SUPPLIED INFORMATION section start
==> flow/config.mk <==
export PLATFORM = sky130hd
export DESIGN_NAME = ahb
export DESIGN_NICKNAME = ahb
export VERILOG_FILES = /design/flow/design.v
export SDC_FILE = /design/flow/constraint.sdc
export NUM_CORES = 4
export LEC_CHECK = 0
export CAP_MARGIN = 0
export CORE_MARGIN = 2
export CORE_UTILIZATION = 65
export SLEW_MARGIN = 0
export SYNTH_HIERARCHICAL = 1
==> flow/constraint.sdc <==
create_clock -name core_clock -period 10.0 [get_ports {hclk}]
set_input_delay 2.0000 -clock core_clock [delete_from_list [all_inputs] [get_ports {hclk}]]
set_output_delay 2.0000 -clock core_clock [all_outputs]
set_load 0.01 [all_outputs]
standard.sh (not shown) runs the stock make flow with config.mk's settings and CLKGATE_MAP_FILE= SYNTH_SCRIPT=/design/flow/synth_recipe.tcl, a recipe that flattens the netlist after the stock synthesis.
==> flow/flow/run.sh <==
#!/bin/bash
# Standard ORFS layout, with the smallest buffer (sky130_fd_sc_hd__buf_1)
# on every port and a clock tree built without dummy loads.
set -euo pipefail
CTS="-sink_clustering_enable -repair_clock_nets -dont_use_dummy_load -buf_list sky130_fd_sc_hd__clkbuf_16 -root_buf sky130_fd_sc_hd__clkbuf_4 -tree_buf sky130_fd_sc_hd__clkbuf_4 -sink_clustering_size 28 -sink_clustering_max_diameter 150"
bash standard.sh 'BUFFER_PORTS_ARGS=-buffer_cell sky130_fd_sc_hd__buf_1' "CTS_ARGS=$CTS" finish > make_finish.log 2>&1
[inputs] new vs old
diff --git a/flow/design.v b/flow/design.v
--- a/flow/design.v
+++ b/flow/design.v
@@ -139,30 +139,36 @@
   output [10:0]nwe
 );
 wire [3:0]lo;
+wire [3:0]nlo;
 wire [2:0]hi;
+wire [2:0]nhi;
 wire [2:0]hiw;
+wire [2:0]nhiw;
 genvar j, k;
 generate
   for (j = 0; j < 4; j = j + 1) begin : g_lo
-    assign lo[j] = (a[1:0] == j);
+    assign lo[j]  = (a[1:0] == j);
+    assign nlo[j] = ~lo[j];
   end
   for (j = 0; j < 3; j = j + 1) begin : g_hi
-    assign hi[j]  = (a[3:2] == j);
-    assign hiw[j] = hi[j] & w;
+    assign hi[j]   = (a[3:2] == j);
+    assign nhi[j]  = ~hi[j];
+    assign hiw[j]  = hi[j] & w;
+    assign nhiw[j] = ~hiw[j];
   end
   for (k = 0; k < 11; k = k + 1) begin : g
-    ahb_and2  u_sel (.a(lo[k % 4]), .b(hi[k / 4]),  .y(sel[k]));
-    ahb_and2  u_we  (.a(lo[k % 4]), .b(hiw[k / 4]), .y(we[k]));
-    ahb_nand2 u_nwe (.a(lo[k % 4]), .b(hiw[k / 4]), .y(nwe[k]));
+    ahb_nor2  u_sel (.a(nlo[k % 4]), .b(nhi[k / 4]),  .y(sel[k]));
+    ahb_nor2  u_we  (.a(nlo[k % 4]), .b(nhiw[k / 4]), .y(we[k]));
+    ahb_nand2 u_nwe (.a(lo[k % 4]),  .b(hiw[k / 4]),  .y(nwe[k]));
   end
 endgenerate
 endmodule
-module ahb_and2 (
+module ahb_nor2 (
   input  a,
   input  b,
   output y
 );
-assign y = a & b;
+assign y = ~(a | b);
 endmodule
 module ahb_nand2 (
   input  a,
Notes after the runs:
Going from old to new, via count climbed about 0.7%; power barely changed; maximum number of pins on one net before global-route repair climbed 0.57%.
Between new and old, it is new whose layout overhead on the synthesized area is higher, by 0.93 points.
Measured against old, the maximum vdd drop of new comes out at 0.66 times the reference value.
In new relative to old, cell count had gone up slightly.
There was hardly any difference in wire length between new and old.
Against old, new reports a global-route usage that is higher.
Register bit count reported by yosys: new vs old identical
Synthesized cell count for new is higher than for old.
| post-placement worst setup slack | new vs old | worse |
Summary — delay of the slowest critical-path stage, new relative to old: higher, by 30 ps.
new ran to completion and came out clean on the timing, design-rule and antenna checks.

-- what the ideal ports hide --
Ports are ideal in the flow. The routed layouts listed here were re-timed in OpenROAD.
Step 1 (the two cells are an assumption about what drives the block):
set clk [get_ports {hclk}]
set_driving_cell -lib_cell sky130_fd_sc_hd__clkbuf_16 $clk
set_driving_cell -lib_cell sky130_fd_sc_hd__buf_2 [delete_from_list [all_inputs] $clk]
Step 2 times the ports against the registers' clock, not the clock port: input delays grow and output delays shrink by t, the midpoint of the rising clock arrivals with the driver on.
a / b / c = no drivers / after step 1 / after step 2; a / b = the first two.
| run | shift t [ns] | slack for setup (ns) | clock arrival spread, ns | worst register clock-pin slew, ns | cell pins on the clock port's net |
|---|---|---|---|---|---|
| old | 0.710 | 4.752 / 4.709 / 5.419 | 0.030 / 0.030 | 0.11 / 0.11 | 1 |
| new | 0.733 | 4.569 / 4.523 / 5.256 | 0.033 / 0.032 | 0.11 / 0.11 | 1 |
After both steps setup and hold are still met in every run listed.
Context: an optimization exercise on an open-source flow, tuned for small area and a short achievable clock period. The choices shown serve that exercise and are no tape-out recipe. Where RTL was checked, it was by simulation tests only, not by an equivalence proof against the original. Only the layout flow was run in run 1; the RTL was not checked for function there.

==> flow/design.v, too long to show whole: its modules and the start of the top module <==
// module div_pre: 37 lines
// module srt_step: 28 lines
// module srt_iters: 28 lines
// module div_post: 28 lines
// module mul33: 1193 lines
// module reg_file: 39 lines
// module cpu: 225 lines
module cpu(
    input clk,
    input reset,
    input [31:0] instruction_from_icache,
    input busywait_from_icache,
    input [31:0] data_from_dcache,
    input busywait_from_dcache,
    output [31:0] address_to_icache,
    output [31:0] reg0_output,reg1_output,reg2_output,reg3_output,reg4_output,reg5_output,reg6_output,
    output dcache_read,
    output dcache_write,
    output [31:0] dcache_address,
    output [31:0] dcache_writedata
  );
  // ...
==> flow/run.sh <==
#!/bin/bash
# synth_recipe.tcl (not shown) runs the flow's synth.tcl, then flattens the netlist and writes it again
# the make line also repeats each setting of config.mk as NAME=value (left out here)
make -C /OpenROAD-flow-scripts/flow DESIGN_CONFIG=/design/flow/config.mk WORK_HOME=/design/flow/orfs CLKGATE_MAP_FILE= SYNTH_SCRIPT=/design/flow/synth_recipe.tcl finish
==> flow/config.mk <==
export PLATFORM = sky130hd
export DESIGN_NAME = cpu
export DESIGN_NICKNAME = cpu
export VERILOG_FILES = /design/flow/design.v
export SDC_FILE = /design/flow/constraint.sdc
export NUM_CORES = 8
export LEC_CHECK = 0
export CAP_MARGIN = 35
export CORE_MARGIN = 2
export CORE_UTILIZATION = 30
export SLEW_MARGIN = 35
==> flow/constraint.sdc <==
create_clock -name core_clock -period 120.0 [get_ports {clk}]
set_input_delay 24.0000 -clock core_clock [delete_from_list [all_inputs] [get_ports {clk}]]
set_output_delay 24.0000 -clock core_clock [all_outputs]
set_load 0.01 [all_outputs]
==> impl_metrics.csv, run 1 <==
group,metric,value,unit
worst_setup_path,critPathLaunchType,"register",
worst_setup_path,path_class,"register to register",
worst_setup_path,crit_path_start,"res_m[29]",
final_layout,n_antenna_cell,81,
worst_setup_path,rr_endpoint,"rf.hi[23].r[21]",
die,initial_core_util,0.302,
place,dp.cells,24600,
timing,rsz0062_at_grt,"false",
routing,via_per_inst,6.39,
synthesis,ys.flop_type,"edfxtp_1",
synthesis,synth_area_per_cell,8.51,um2
hold_path,worstHoldStart,"dvs_x[1]",
synthesis,synth.top_cell.area_share,0.222,
synthesis,netlist_area,156000,um2
timing,fin_ws,85.01,ns
worst_setup_path,critPathRequiredTime,120.59,ns
outcome,status,"no timing/DRC/antenna violations",
synthesis,synth-xor-area-share,0.0583,
die,io_pins,390,
cts,cts_num_sinks,1443,
synthesis,async_reset_ff_frac,0.201,
final_layout,multi_input_area,104000,um2
synthesis,yosys-top-cells-area,"edfxtp_1 (22%), fa_1 (12%), ha_1 (5.3%)",
final_layout,n_all_buffers,1045,
timing,hold_ws,0.418,ns
cts,cts_tree,"done",
worst_setup_path,regToRegStartpoint,"res_m[29]",
final_layout,seq_cells,1443,
worst_setup_path,worst_setup_path_end_kind,"register",
global_routing,grt_max_degree,167,
final_layout,syn_to_final_growth,12.1,%
final_layout,fin_area,175000,um2
global_routing,grt_pass1_wl,1150000,um
synthesis,synthTopCellsByCount,"nand2_1 (1,584), nor2_1 (1,420), inv_1 (1,332), clkbuf_1 (1,286), o21ai_0 (1,283)",
routing,wl_met3,128000,um
==> module div_pre, before the edit <==
module div_pre(
  input  [31:0] a, b,
  input         sgn,
  output [61:0] w,
  output [31:0] dp,
  output [4:0]  s,
  output        qneg, rneg, dz, one
);
  wire xs = sgn & a[31];
  wire ds = sgn & b[31];
  wire [31:0] xu = xs ? -a : a;
  wire [31:0] du = ds ? -b : b;
  wire le1 = ~|du[31:1];
  assign dz = le1 & ~du[0];
  assign one = le1 & du[0];
  assign qneg = xs ^ ds;
  assign rneg = xs;
  wire [31:0] d0 = du;
  wire s4 = ~|d0[31:16];
  wire [31:0] d1 = s4 ? {d0[15:0], 16'd0} : d0;
  wire s3 = ~|d1[31:24];
  wire [31:0] d2 = s3 ? {d1[23:0], 8'd0} : d1;
  wire s2 = ~|d2[31:28];
  wire [31:0] d3 = s2 ? {d2[27:0], 4'd0} : d2;
  wire s1 = ~|d3[31:30];
  wire [31:0] d4 = s1 ? {d3[29:0], 2'd0} : d3;
  wire s0 = ~d4[31];
  wire [31:0] d5 = s0 ? {d4[30:0], 1'd0} : d4;
  assign s = le1 ? 5'd0 : {s4, s3, s2, s1, s0};
  assign dp = le1 ? 32'd0 : d5;
  wire [61:0] x0 = {30'd0, xu};
  wire [61:0] x1 = (s4 & ~le1) ? {x0[45:0], 16'd0} : x0;
  wire [61:0] x2 = (s3 & ~le1) ? {x1[53:0], 8'd0} : x1;
  wire [61:0] x3 = (s2 & ~le1) ? {x2[57:0], 4'd0} : x2;
  wire [61:0] x4 = (s1 & ~le1) ? {x3[59:0], 2'd0} : x3;
  assign w = (s0 & ~le1) ? {x4[60:0], 1'd0} : x4;
endmodule
This is an optimization exercise on Yosys and OpenROAD, whose aim is small area, not a production implementation.
The RTL was checked by simulation tests, not by an equivalence proof against the original design.

==> trial 1 <==
Design cordic_pipelined, start of the top module:
module cordic_pipelined
(
	input  clk,rst,
	input  signed [15:0] z,
	output signed [15:0] x,y
);
	wire [15:0] zn1;
	cordic_zstep #(.W(16),.SITA(12868)) zs1 (.z_in(z), .z_out(zn1));
	reg [15:0] z1_r;
	reg [0:0] d1_r;
	always @ (posedge clk) begin z1_r <= zn1[15:0]; d1_r <= z[15]; end
	wire [15:0] zn2;
	cordic_zstep #(.W(16),.SITA(7596)) zs2 (.z_in(z1_r), .z_out(zn2));
	reg [14:0] z2_r;
	reg [1:0] d2_r;
	always @ (posedge clk) begin z2_r <= zn2[14:0]; d2_r <= {z1_r[15], d1_r}; end
	wire [14:0] zn3;
	cordic_zstep #(.W(15),.SITA(4014)) zs3 (.z_in(z2_r), .z_out(zn3));
	reg [14:0] z3_r;
	reg [2:0] d3_r;
	always @ (posedge clk) begin z3_r <= zn3[14:0]; d3_r <= {z2_r[14], d2_r}; end
	wire [14:0] zn4;
	cordic_zstep #(.W(15),.SITA(2037)) zs4 (.z_in(z3_r), .z_out(zn4));
	reg [13:0] z4_r;
	reg [3:0] d4_r;
	always @ (posedge clk) begin z4_r <= zn4[13:0]; d4_r <= {z3_r[14], d3_r}; end
	wire [13:0] zn5;
  ...
export LEC_CHECK = 0
export CAP_MARGIN = 20
export CORE_MARGIN = 2
export CORE_UTILIZATION = 40
export CTS_BUF_LIST = sky130_fd_sc_hd__clkbuf_8
export CTS_CLUSTER_DIAMETER = 60
export CTS_CLUSTER_SIZE = 20
export SLEW_MARGIN = 20
create_clock -name core_clock -period 7.0 [get_ports {clk}]
standard.sh (not shown) runs the stock make flow with config.mk's settings and CLKGATE_MAP_FILE= SYNTH_SCRIPT=/design/flow/synth_recipe.tcl, a recipe that flattens the netlist after the stock synthesis.
==> flow/flow/run.sh <==
#!/bin/bash
# Layout flow: the standard flow (standard.sh), with one step added after
# synthesis: fixpol.py re-chooses the polarity of each full adder and XOR gate
# of the synthesised netlist so that the inverters Yosys's extract_fa left
# around them go away (a full adder is self-dual; an XOR gate absorbs input
# inversions and can be swapped for an XNOR). Registers, ports and the logic
# function are unchanged. Port buffers use buf_1.
# Each tool writes its full output to a log file of its own in this folder.
set -euo pipefail
W=$(pwd)
R="$W/orfs/results/${FLOW_PLATFORM}/cordic_pipelined/base"
LIB="$FLOW_HOME/platforms/${FLOW_PLATFORM}/lib/sky130_fd_sc_hd__tt_025C_1v80.lib"
YOSYS="$FLOW_HOME/../tools/install/yosys/bin/yosys"
[[ -x "$YOSYS" ]] || YOSYS=yosys
PORTBUF="BUFFER_PORTS_ARGS=-buffer_cell sky130_fd_sc_hd__buf_1"

# 1. standard synthesis (synth_recipe.tcl), netlist only
bash standard.sh "$PORTBUF" "$R/1_2_yosys.v" > "$W/flow_1_synth.log" 2>&1

# 2. polarity fix of the netlist
cp "$R/1_2_yosys.v" "$W/synth_orig.v"
"$YOSYS" -p "read_liberty -lib $LIB; read_verilog $W/synth_orig.v; hierarchy -top $FLOW_TOP; write_json $W/fix_in.json" > "$W/flow_2_yosys_read.log" 2>&1
python3 "$W/flow/fixpol.py" "$W/fix_in.json" "$W/fix_out.json" > "$W/flow_3_fixpol.log" 2>&1
"$YOSYS" -p "read_json $W/fix_out.json; hierarchy -top $FLOW_TOP; opt_clean; write_verilog -noattr -nohex -nodec $W/fix_all.v" > "$W/flow_4_yosys_write.log" 2>&1
python3 - "$W/fix_all.v" "$W/synth_fixed.v" "$FLOW_TOP" > "$W/flow_5_extract.log" 2>&1 <<'PY'
import re, sys
t = open(sys.argv[1]).read()
mods = re.split(r'(?=^module )', t, flags=re.M)
keep = [m for m in mods if m.startswith('module %s(' % sys.argv[3]) or m.startswith('module %s ' % sys.argv[3])]
assert len(keep) == 1, [m[:40] for m in mods]
open(sys.argv[2], 'w').write(keep[0])
print('kept module', sys.argv[3])
PY
cp "$W/synth_fixed.v" "$R/1_2_yosys.v"

# 3. the rest of the standard flow, from the fixed netlist
bash standard.sh "$PORTBUF" finish > "$W/flow_6_layout.log" 2>&1
Other scripts of this flow, unchanged in this note and not shown: flow/flow/fixpol.py
==> build 54 (differences from trial 1) <==
==> flow/flow/run.sh (replaced) <==
#!/bin/bash
# Layout flow: the standard flow (standard.sh) with the synthesised netlist
# re-optimised before floorplanning. The registers (their names and cells),
# the full adders, half adders and ports are kept; only the gates between them
# change, and the logic function stays the same:
#   1. fixpol.py re-chooses the polarity of each full adder and XOR gate so
#      that the inverters Yosys's extract_fa left around them go away (a full
#      adder is self-dual; an XOR gate absorbs input inversions and can be
#      swapped for an XNOR);
#   2. ABC re-maps the remaining gates for area (deepsyn, then the ORFS area
#      script at the clock period);
#   3. fixpol.py again.
# Port buffers use buf_1. Each tool writes its full output to a log file of its
# own in this folder.
set -euo pipefail
W=$(pwd)
R="$W/orfs/results/${FLOW_PLATFORM}/cordic_pipelined/base"
LIB="$FLOW_HOME/platforms/${FLOW_PLATFORM}/lib/sky130_fd_sc_hd__tt_025C_1v80.lib"
YOSYS="$FLOW_HOME/../tools/install/yosys/bin/yosys"
[[ -x "$YOSYS" ]] || YOSYS=yosys
PORTBUF="BUFFER_PORTS_ARGS=-buffer_cell sky130_fd_sc_hd__buf_1"
DONTUSE=$(sed -n '/^export DONT_USE_CELLS/,/^$/p' "$FLOW_HOME/platforms/${FLOW_PLATFORM}/config.mk" \
  | grep -o 'sky130_fd_sc_hd__[a-z0-9_]*' | sed 's/^/-dont_use /' | tr '\n' ' ')
PERIOD_PS=$(python3 -c "print(int(round(float('$FLOW_PERIOD_NS') * 1000)))")

# 1. standard synthesis (synth_recipe.tcl), netlist only
bash standard.sh "$PORTBUF" "$R/1_2_yosys.v" > "$W/flow_01_synth.log" 2>&1
cp "$R/1_2_yosys.v" "$W/net_0_synth.v"

top_only() {  # keep only the top module of a Yosys-written netlist
  python3 - "$1" "$2" "$FLOW_TOP" <<'PY'
import re, sys
t = open(sys.argv[1]).read()
mods = re.split(r'(?=^module )', t, flags=re.M)
keep = [m for m in mods if re.match(r'module %s\s*\(' % re.escape(sys.argv[3]), m)]
assert len(keep) == 1
open(sys.argv[2], 'w').write(keep[0])
PY
}

fixpol() {  # $1 in.v $2 out.v $3 log tag
  "$YOSYS" -p "read_liberty -lib $LIB; read_verilog $1; hierarchy -top $FLOW_TOP; write_json $W/$3_in.json" > "$W/flow_$3_read.log" 2>&1
  python3 "$W/flow/fixpol.py" "$W/$3_in.json" "$W/$3_out.json" > "$W/flow_$3_fixpol.log" 2>&1
  "$YOSYS" -p "read_json $W/$3_out.json; hierarchy -top $FLOW_TOP; opt_clean; write_verilog -noattr -nohex -nodec $W/$3_all.v" > "$W/flow_$3_write.log" 2>&1
  top_only "$W/$3_all.v" "$2"
}

# 2. polarity fix
fixpol "$W/net_0_synth.v" "$W/net_1_fixpol.v" 02

# 3. area re-mapping of the gates between registers, adders and ports
cat > "$W/resyn.abc" <<ABC
strash
&get -n
&deepsyn -T 60
&put
dch
map -B 0.9
topo
stime -c
buffer -c
upsize -c
dnsize -c
ABC
KEEP="sky130_fd_sc_hd__fa_1 sky130_fd_sc_hd__fa_2 sky130_fd_sc_hd__fa_4 sky130_fd_sc_hd__ha_1 sky130_fd_sc_hd__ha_2 sky130_fd_sc_hd__ha_4 sky130_fd_sc_hd__dfxtp_1 sky130_fd_sc_hd__dfxtp_2 sky130_fd_sc_hd__dfxtp_4 sky130_fd_sc_hd__conb_1"
"$YOSYS" -p "read_liberty -ignore_miss_func $LIB; read_verilog $W/net_1_fixpol.v; hierarchy -top $FLOW_TOP; \
  setattr -mod -set keep_hierarchy 1 $KEEP; flatten; opt_clean; select $FLOW_TOP; \
  abc -D $PERIOD_PS -script $W/resyn.abc -liberty $LIB $DONTUSE; select -clear; opt_clean; \
  hierarchy -top $FLOW_TOP; write_verilog -noattr -nohex -nodec $W/03_all.v" > "$W/flow_03_resyn.log" 2>&1
top_only "$W/03_all.v" "$W/net_2_resyn.v"

# 4. polarity fix again
fixpol "$W/net_2_resyn.v" "$W/net_3_fixpol.v" 04

# keep the re-optimised netlist only if it has the same registers
python3 - "$W/net_0_synth.v" "$W/net_3_fixpol.v" > "$W/flow_05_regcheck.log" 2>&1 <<'PY'
import re, sys
def regs(f):
    t = open(f).read()
    return sorted(re.findall(r'(sky130_fd_sc_hd__df\w+)\s+(\S+)\s*\(', t))
a, b = regs(sys.argv[1]), regs(sys.argv[2])
print(len(a), 'registers in synthesis,', len(b), 'after')
assert [n for _, n in a] == [n for _, n in b], 'register names differ'
PY
cp "$W/net_3_fixpol.v" "$R/1_2_yosys.v"

# 5. the rest of the standard flow, from the re-optimised netlist
bash standard.sh "$PORTBUF" finish > "$W/flow_06_layout.log" 2>&1
==> results.txt <==
item	build 54	trial 1
Register Area	0.00729 sq mm	0.00729 sq mm
Worst endpoint data arrival time	7000 ps	6920 ps
Worst hold slack	325 ps	302 ps
Flip-flop and latch share of the layout cell area	36.6%	36.0%
Post-detailed-routing wire length	39800 microns	37300 microns
Total via count after detailed routing	12387	12030
Chip Width	217 microns	220 microns
Worst reg-to-reg path cell count	18	19
Tapcell count	600	607
Die area	0.0472 sq mm	0.0485 sq mm
Period utilization	92.9%	92.1%
Count of multi-input gates	1290	1243
Count of filler cells inserted in the layout	4410	4430
Outcome	timing/DRC/antenna clean	timing/DRC/antenna clean
Vert. Die Dim	217 microns	220 microns
Placed cell areas	0.0193 sq mm	0.0197 sq mm
Pin count of the biggest net entering global routing	31	80

[port drivers added, routing unchanged]
In the flow no input, the clock included, has a driving cell. The finished layouts below were timed again as built, in two steps. Step 1 (the two cells are an assumption about what drives the block):
set clk [get_ports {clk}]
set_driving_cell -lib_cell sky130_fd_sc_hd__clkbuf_16 $clk
set_driving_cell -lib_cell sky130_fd_sc_hd__buf_2 [delete_from_list [all_inputs] $clk]
Step 2 times the ports against the registers' clock, not the clock port: input delays grow and output delays shrink by t, the midpoint of the rising clock arrivals with the driver on. Three values: ideal, step 1, step 2; two values: the first two.
run | t, ns | slack for setup (ns) | latest minus earliest clock arrival (ns)
trial 1 | 0.650 | 0.551 / 0.578 / -0.072 | 0.046 / 0.046
build 54 | 0.643 | 0.500 / 0.500 / -0.087 | 0.021 / 0.021
Met with ideal ports but missed after step 2: setup timing in trial 1 and build 54. The setup slack of trial 1, which loses most, moves by +0.027 ns with the drivers and by -0.623 ns with both steps.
SUPPLIED INFORMATION section end
If a line in the records includes the string "relative", copy it.

In new relative to old, cell count had gone up slightly.
Summary — delay of the slowest critical-path stage, new relative to old: higher, by 30 ps.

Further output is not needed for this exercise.